Task details:
Copy out only the span from the line with "final_cell_area_um2 = 2870" to the end of the data, both ends kept, word for word.

Data to examine:
-*-*-

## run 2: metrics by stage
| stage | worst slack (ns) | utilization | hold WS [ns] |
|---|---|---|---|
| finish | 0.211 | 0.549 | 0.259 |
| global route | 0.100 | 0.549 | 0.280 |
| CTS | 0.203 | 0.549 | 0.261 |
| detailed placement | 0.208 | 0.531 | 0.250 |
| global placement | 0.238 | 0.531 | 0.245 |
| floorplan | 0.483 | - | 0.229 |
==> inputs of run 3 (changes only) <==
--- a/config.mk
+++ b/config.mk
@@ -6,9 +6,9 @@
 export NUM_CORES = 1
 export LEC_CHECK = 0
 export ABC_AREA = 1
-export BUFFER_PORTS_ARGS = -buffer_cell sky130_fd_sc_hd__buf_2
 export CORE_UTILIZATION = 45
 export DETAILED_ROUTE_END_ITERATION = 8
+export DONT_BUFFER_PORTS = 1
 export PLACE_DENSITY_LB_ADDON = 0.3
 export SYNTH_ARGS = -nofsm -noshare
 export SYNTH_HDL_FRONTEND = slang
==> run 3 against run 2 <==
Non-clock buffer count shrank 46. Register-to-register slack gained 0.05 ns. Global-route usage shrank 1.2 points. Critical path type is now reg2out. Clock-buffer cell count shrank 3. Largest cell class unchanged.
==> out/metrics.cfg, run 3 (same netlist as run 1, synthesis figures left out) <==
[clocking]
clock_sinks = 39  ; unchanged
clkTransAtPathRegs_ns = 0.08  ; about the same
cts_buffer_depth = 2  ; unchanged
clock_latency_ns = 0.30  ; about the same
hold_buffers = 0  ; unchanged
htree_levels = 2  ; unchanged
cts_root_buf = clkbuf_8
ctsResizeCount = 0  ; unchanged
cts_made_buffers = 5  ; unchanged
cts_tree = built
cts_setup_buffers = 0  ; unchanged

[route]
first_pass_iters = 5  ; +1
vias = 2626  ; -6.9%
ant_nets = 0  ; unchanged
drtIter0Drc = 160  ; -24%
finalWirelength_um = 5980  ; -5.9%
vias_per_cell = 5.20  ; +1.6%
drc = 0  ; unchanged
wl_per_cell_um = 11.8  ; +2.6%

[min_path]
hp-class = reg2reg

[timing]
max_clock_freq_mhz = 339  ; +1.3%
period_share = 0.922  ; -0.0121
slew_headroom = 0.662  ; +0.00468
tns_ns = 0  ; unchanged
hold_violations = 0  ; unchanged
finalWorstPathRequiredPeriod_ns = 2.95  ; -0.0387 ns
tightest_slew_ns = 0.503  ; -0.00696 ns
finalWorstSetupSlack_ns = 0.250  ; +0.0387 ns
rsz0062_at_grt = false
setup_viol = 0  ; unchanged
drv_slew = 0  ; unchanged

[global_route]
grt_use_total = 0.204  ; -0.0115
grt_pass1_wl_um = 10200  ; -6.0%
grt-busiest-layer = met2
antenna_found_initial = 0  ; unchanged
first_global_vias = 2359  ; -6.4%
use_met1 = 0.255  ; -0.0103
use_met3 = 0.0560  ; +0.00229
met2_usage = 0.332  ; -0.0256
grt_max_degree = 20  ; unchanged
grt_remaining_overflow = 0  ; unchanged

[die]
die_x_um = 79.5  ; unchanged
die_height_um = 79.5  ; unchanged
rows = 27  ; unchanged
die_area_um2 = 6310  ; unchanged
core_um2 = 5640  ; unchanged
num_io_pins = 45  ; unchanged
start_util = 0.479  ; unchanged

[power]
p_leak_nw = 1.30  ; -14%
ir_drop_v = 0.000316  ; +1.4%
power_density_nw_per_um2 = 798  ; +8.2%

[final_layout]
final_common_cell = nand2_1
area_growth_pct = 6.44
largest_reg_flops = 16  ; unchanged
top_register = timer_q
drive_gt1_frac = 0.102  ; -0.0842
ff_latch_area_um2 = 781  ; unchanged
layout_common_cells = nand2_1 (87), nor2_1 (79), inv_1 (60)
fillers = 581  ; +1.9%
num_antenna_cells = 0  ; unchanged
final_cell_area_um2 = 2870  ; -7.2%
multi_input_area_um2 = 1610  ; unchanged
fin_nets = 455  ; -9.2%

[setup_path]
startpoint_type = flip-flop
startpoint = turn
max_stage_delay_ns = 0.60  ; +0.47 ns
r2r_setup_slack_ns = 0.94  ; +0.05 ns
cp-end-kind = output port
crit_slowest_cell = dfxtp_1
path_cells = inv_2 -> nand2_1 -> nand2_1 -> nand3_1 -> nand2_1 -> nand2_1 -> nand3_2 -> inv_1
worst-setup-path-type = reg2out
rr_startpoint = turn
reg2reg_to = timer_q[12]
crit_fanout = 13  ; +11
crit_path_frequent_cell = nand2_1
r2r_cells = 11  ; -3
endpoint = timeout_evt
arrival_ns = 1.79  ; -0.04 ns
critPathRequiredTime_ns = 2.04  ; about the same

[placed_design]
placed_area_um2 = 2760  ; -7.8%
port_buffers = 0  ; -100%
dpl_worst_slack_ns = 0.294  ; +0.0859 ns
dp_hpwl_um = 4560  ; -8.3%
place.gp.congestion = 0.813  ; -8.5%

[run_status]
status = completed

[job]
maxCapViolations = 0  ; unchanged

-*-*-

Result of this exercise:
final_cell_area_um2 = 2870  ; -7.2%
multi_input_area_um2 = 1610  ; unchanged
fin_nets = 455  ; -9.2%

[setup_path]
startpoint_type = flip-flop
startpoint = turn
max_stage_delay_ns = 0.60  ; +0.47 ns
r2r_setup_slack_ns = 0.94  ; +0.05 ns
cp-end-kind = output port
crit_slowest_cell = dfxtp_1
path_cells = inv_2 -> nand2_1 -> nand2_1 -> nand3_1 -> nand2_1 -> nand2_1 -> nand3_2 -> inv_1
worst-setup-path-type = reg2out
rr_startpoint = turn
reg2reg_to = timer_q[12]
crit_fanout = 13  ; +11
crit_path_frequent_cell = nand2_1
r2r_cells = 11  ; -3
endpoint = timeout_evt
arrival_ns = 1.79  ; -0.04 ns
critPathRequiredTime_ns = 2.04  ; about the same

[placed_design]
placed_area_um2 = 2760  ; -7.8%
port_buffers = 0  ; -100%
dpl_worst_slack_ns = 0.294  ; +0.0859 ns
dp_hpwl_um = 4560  ; -8.3%
place.gp.congestion = 0.813  ; -8.5%

[run_status]
status = completed

[job]
maxCapViolations = 0  ; unchanged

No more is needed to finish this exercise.